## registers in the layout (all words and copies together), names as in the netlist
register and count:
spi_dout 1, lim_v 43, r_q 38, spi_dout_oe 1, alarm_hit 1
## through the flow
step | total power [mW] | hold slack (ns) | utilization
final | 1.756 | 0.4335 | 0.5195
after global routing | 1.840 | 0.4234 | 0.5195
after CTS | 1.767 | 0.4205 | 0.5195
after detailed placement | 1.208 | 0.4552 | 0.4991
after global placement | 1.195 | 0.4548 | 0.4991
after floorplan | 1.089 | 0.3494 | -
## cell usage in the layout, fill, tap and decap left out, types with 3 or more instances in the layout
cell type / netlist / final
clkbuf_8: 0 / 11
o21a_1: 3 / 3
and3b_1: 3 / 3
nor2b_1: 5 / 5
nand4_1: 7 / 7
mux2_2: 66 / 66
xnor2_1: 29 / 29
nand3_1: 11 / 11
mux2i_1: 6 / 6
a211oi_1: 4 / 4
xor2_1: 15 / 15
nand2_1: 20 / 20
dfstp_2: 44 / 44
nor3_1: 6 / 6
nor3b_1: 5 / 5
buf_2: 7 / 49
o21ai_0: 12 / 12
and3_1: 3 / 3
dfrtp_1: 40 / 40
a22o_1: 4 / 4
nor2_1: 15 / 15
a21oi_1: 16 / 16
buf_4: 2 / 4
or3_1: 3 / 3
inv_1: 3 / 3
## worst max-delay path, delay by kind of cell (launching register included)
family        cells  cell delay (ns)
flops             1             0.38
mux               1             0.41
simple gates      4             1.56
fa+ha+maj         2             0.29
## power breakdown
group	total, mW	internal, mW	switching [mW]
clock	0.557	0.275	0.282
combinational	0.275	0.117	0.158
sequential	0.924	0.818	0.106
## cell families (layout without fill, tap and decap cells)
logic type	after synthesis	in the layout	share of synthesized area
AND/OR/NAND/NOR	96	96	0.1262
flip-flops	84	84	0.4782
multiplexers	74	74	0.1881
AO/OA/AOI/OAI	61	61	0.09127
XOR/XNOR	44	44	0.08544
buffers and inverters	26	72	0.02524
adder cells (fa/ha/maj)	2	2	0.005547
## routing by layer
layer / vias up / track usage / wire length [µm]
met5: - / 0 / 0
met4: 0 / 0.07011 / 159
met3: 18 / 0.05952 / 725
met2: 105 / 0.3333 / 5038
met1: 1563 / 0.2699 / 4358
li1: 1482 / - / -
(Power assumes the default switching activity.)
**src/cmc_pkg.sv**
```systemverilog
`default_nettype none

package cmc_pkg;

    // Register bus geometry
    localparam int ADDR_W = 8;
    localparam int DATA_W = 8;

    // Register addresses
    localparam logic [7:0] CTRL_ADDR = 8'hF8;
    localparam logic [7:0] MODE_ADDR = 8'h9D;

    // Control register field positions
    localparam int CTRL_EN_BIT = 7;
    localparam int CTRL_OUT_BIT = 6;
    localparam int CTRL_RISE_BIT = 5;
    localparam int CTRL_FALL_BIT = 4;
    localparam int CTRL_HYP_LSB = 2;
    localparam int CTRL_HYN_LSB = 0;
    localparam int HYST_W = 2;

    // Mode register field positions
    localparam int MODE_SEL_LSB = 0;
    localparam int MODE_W = 2;

    // Reset values
    localparam logic [7:0] CTRL_RESET = 8'h00;
    localparam logic [7:0] MODE_RESET = 8'h02;
    localparam logic [7:0] READ_IDLE = 8'h00;

    // Synchroniser depth for the latched output
    localparam int SYNC_STAGES = 2;

    // Hysteresis encodings, same for both sides
    typedef enum logic [1:0] {
        CMC_HYST_OFF = 2'h0,
        CMC_HYST_5MV = 2'h1,
        CMC_HYST_10MV = 2'h2,
        CMC_HYST_20MV = 2'h3
    } cmc_hyst_e;

    // Response time modes, fastest to slowest
    typedef enum logic [1:0] {
        CMC_MODE_0 = 2'h0,
        CMC_MODE_1 = 2'h1,
        CMC_MODE_2 = 2'h2,
        CMC_MODE_3 = 2'h3
    } cmc_mode_e;

    // Settings that travel to the analog core together
    typedef struct packed {
        logic power;
        cmc_hyst_e hyst_positive_sel;
        cmc_hyst_e hyst_negative_sel;
        cmc_mode_e response_mode_sel;
    } cmc_core_ctrl_s;

endpackage : cmc_pkg

`default_nettype wire

```
**src/cmc_sync.sv**
```systemverilog
`default_nettype none

module cmc_sync #(
    parameter int STAGES = 2
) (
    input wire logic mclk_i,    // System clock
    input wire logic reset_i,   // Synchronous reset, active high
    input wire logic async_i,   // Level from another timing domain
    output logic sync_o         // Level retimed to mclk_i
);
    logic [STAGES-1:0] stage;
    logic [STAGES-1:0] next_stage;

    // The first stage may go metastable, so only the next stage reads it
    always_comb begin
        next_stage = {stage[STAGES-2:0], async_i};
    end

    always_ff @(posedge mclk_i) begin
        if (reset_i) begin
            stage <= '0;
        end else begin
            stage <= next_stage;
        end
    end

    assign sync_o = stage[STAGES-1];

endmodule : cmc_sync

`default_nettype wire

```
**src/cmc_comparator_ctrl.sv**
```systemverilog
// Operation
// - Offer a clock-registered output and a raw unclocked output for port routing.
// - Raw output keeps working while the system clock is stopped.
// - When disabled, routed outputs read low and comparator power is off.
// - Enable bit 1 turns comparator on, 0 turns it off.
// - Output state bit is readable anytime with no effect on flags.
// - High-to-low output transition sets the falling-edge flag.
// - Low-to-high output transition sets the rising-edge flag.
// - Edge flags stay set; only a software write of 0 or a reset clears them.
// - Edge flags drive rising and falling interrupt requests.
// - Low four control bits select negative and positive hysteresis.
// - Software response-time setting is passed to the analog core.
// - Comparator output is offered to the reset logic as a source.
// - Control: enable bit 7, state bit 6, rise bit 5, fall bit 4.
// - Hysteresis codes 00 off, 01 5mV, 10 10mV, 11 20mV.
// - Two-bit response mode field, mode 0 to 3, resets to 10.
`default_nettype none

module cmc_comparator_ctrl
    import cmc_pkg::*;
(
    input wire logic mclk_i,                          // System clock, 25 MHz
    input wire logic reset_i,                         // Synchronous reset, active high
    input wire logic [cmc_pkg::ADDR_W-1:0] addr_i,    // Register address
    input wire logic [cmc_pkg::DATA_W-1:0] wdata_i,   // Write data
    input wire logic wr_i,                            // Write strobe
    input wire logic rd_i,                            // Read strobe
    output logic [cmc_pkg::DATA_W-1:0] rdata_o,       // Read data, cycle after strobe
    input wire logic cmp_raw_i,                       // Comparator decision from core
    output cmc_pkg::cmc_core_ctrl_s core_ctrl_o,      // Power, hysteresis and mode to core
    output logic raw_cmp_output_o,                    // Unclocked output for port routing
    output logic latched_cmp_output_o,                // Clock-registered output for port
    output logic reset_src_o,                         // Comparator level for reset logic
    output logic rise_irq_o,                          // Rising-edge interrupt request
    output logic fall_irq_o                           // Falling-edge interrupt request
);
    import cmc_pkg::*;

    // Register state
    logic cmp_enable_bit;
    logic next_cmp_enable_bit;
    logic cmp_rise_flag;
    logic next_cmp_rise_flag;
    logic cmp_fall_flag;
    logic next_cmp_fall_flag;
    cmc_hyst_e hyst_positive_sel;
    cmc_hyst_e next_hyst_positive_sel;
    cmc_hyst_e hyst_negative_sel;
    cmc_hyst_e next_hyst_negative_sel;
    cmc_mode_e response_mode_sel;
    cmc_mode_e next_response_mode_sel;

    // Output path state
    logic cmp_sync;
    logic latched_cmp_output;
    logic next_latched_cmp_output;
    logic enable_seen;
    logic next_enable_seen;
    logic edge_rise;
    logic edge_fall;

    // Read path state
    logic [DATA_W-1:0] read_data;
    logic [DATA_W-1:0] next_read_data;

    // Decoded strobes
    logic ctrl_wr;
    logic mode_wr;

    function automatic logic [DATA_W-1:0] ctrl_image(
        input logic en,
        input logic state,
        input logic rise,
        input logic fall,
        input cmc_hyst_e hyp,
        input cmc_hyst_e hyn
    );
        logic [DATA_W-1:0] img;
        img = '0;
        img[CTRL_EN_BIT] = en;
        img[CTRL_OUT_BIT] = state;
        img[CTRL_RISE_BIT] = rise;
        img[CTRL_FALL_BIT] = fall;
        img[CTRL_HYP_LSB +: HYST_W] = hyp;
        img[CTRL_HYN_LSB +: HYST_W] = hyn;
        return img;
    endfunction

    function automatic logic [DATA_W-1:0] mode_image(input cmc_mode_e md);
        logic [DATA_W-1:0] img;
        img = '0;
        img[MODE_SEL_LSB +: MODE_W] = md;
        return img;
    endfunction

    // Address decode
    always_comb begin
        ctrl_wr = wr_i && (addr_i == CTRL_ADDR);
        mode_wr = wr_i && (addr_i == MODE_ADDR);
    end

    // Latched output path
    cmc_sync #(
        .STAGES(SYNC_STAGES)
    ) u_sync (
        .mclk_i(mclk_i),
        .reset_i(reset_i),
        .async_i(cmp_raw_i),
        .sync_o(cmp_sync)
    );

    always_comb begin
        // Held low while disabled so a routed pin never floats high
        next_latched_cmp_output = cmp_sync & cmp_enable_bit;
        // Edge detection only trusts cycles where the comparator was
        // already on, so the enable or disable step is not flagged
        next_enable_seen = cmp_enable_bit;
        edge_rise = enable_seen && cmp_enable_bit
            && next_latched_cmp_output && !latched_cmp_output;
        edge_fall = enable_seen && cmp_enable_bit
            && !next_latched_cmp_output && latched_cmp_output;
    end

    always_ff @(posedge mclk_i) begin
        if (reset_i) begin
            latched_cmp_output <= 1'b0;
            enable_seen <= 1'b0;
        end else begin
            latched_cmp_output <= next_latched_cmp_output;
            enable_seen <= next_enable_seen;
        end
    end

    // Control register
    always_comb begin
        next_cmp_enable_bit = cmp_enable_bit;
        next_hyst_positive_sel = hyst_positive_sel;
        next_hyst_negative_sel = hyst_negative_sel;
        next_cmp_rise_flag = cmp_rise_flag;
        next_cmp_fall_flag = cmp_fall_flag;
        if (ctrl_wr) begin
            next_cmp_enable_bit = wdata_i[CTRL_EN_BIT];
            next_hyst_positive_sel = cmc_hyst_e'(wdata_i[CTRL_HYP_LSB +: HYST_W]);
            next_hyst_negative_sel = cmc_hyst_e'(wdata_i[CTRL_HYN_LSB +: HYST_W]);
            next_cmp_rise_flag = wdata_i[CTRL_RISE_BIT];
            next_cmp_fall_flag = wdata_i[CTRL_FALL_BIT];
        end
        // An edge in the same cycle as a clearing write still counts
        if (edge_rise) begin
            next_cmp_rise_flag = 1'b1;
        end
        if (edge_fall) begin
            next_cmp_fall_flag = 1'b1;
        end
    end

    always_ff @(posedge mclk_i) begin
        if (reset_i) begin
            cmp_enable_bit <= CTRL_RESET[CTRL_EN_BIT];
            cmp_rise_flag <= CTRL_RESET[CTRL_RISE_BIT];
            cmp_fall_flag <= CTRL_RESET[CTRL_FALL_BIT];
            hyst_positive_sel <= cmc_hyst_e'(CTRL_RESET[CTRL_HYP_LSB +: HYST_W]);
            hyst_negative_sel <= cmc_hyst_e'(CTRL_RESET[CTRL_HYN_LSB +: HYST_W]);
        end else begin
            cmp_enable_bit <= next_cmp_enable_bit;
            cmp_rise_flag <= next_cmp_rise_flag;
            cmp_fall_flag <= next_cmp_fall_flag;
            hyst_positive_sel <= next_hyst_positive_sel;
            hyst_negative_sel <= next_hyst_negative_sel;
        end
    end

    // Mode register
    always_comb begin
        next_response_mode_sel = response_mode_sel;
        if (mode_wr) begin
            next_response_mode_sel = cmc_mode_e'(wdata_i[MODE_SEL_LSB +: MODE_W]);
        end
    end

    always_ff @(posedge mclk_i) begin
        if (reset_i) begin
            response_mode_sel <= cmc_mode_e'(MODE_RESET[MODE_SEL_LSB +: MODE_W]);
        end else begin
            response_mode_sel <= next_response_mode_sel;
        end
    end

    // Read path: reads have no side effects on any flag
    always_comb begin
        next_read_data = READ_IDLE;
        if (rd_i) begin
            case (addr_i)
                CTRL_ADDR: begin
                    next_read_data = ctrl_image(cmp_enable_bit, latched_cmp_output,
                        cmp_rise_flag, cmp_fall_flag,
                        hyst_positive_sel, hyst_negative_sel);
                end
                MODE_ADDR: begin
                    next_read_data = mode_image(response_mode_sel);
                end
                default: begin
                    next_read_data = READ_IDLE;
                end
            endcase
        end
    end

    always_ff @(posedge mclk_i) begin
        if (reset_i) begin
            read_data <= READ_IDLE;
        end else begin
            read_data <= next_read_data;
        end
    end

    assign rdata_o = read_data;

    // Core settings and outputs
    always_comb begin
        core_ctrl_o.power = cmp_enable_bit;
        core_ctrl_o.hyst_positive_sel = hyst_positive_sel;
        core_ctrl_o.hyst_negative_sel = hyst_negative_sel;
        core_ctrl_o.response_mode_sel = response_mode_sel;
    end

    // Pure gate with no flop in the way, so it keeps following the core
    // while the clock is stopped; glitches on the core pass through too
    assign raw_cmp_output_o = cmp_raw_i & cmp_enable_bit;
    assign latched_cmp_output_o = latched_cmp_output;
    // Raw level is used so a reset can still be raised without a clock
    assign reset_src_o = cmp_raw_i & cmp_enable_bit;
    assign rise_irq_o = cmp_rise_flag;
    assign fall_irq_o = cmp_fall_flag;

endmodule : cmc_comparator_ctrl

`default_nettype wire

```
--*--
WHAT IS REQUIRED -
What is needed is an exact copy of the lines above, from the one containing "nor3b_1: 5 / 5" through the one containing "li1: 1482 /", with nothing added.

RESPONSE FOR THIS EXERCISE -
nor3b_1: 5 / 5
buf_2: 7 / 49
o21ai_0: 12 / 12
and3_1: 3 / 3
dfrtp_1: 40 / 40
a22o_1: 4 / 4
nor2_1: 15 / 15
a21oi_1: 16 / 16
buf_4: 2 / 4
or3_1: 3 / 3
inv_1: 3 / 3
## worst max-delay path, delay by kind of cell (launching register included)
family        cells  cell delay (ns)
flops             1             0.38
mux               1             0.41
simple gates      4             1.56
fa+ha+maj         2             0.29
## power breakdown
group	total, mW	internal, mW	switching [mW]
clock	0.557	0.275	0.282
combinational	0.275	0.117	0.158
sequential	0.924	0.818	0.106
## cell families (layout without fill, tap and decap cells)
logic type	after synthesis	in the layout	share of synthesized area
AND/OR/NAND/NOR	96	96	0.1262
flip-flops	84	84	0.4782
multiplexers	74	74	0.1881
AO/OA/AOI/OAI	61	61	0.09127
XOR/XNOR	44	44	0.08544
buffers and inverters	26	72	0.02524
adder cells (fa/ha/maj)	2	2	0.005547
## routing by layer
layer / vias up / track usage / wire length [µm]
met5: - / 0 / 0
met4: 0 / 0.07011 / 159
met3: 18 / 0.05952 / 725
met2: 105 / 0.3333 / 5038
met1: 1563 / 0.2699 / 4358
li1: 1482 / - / -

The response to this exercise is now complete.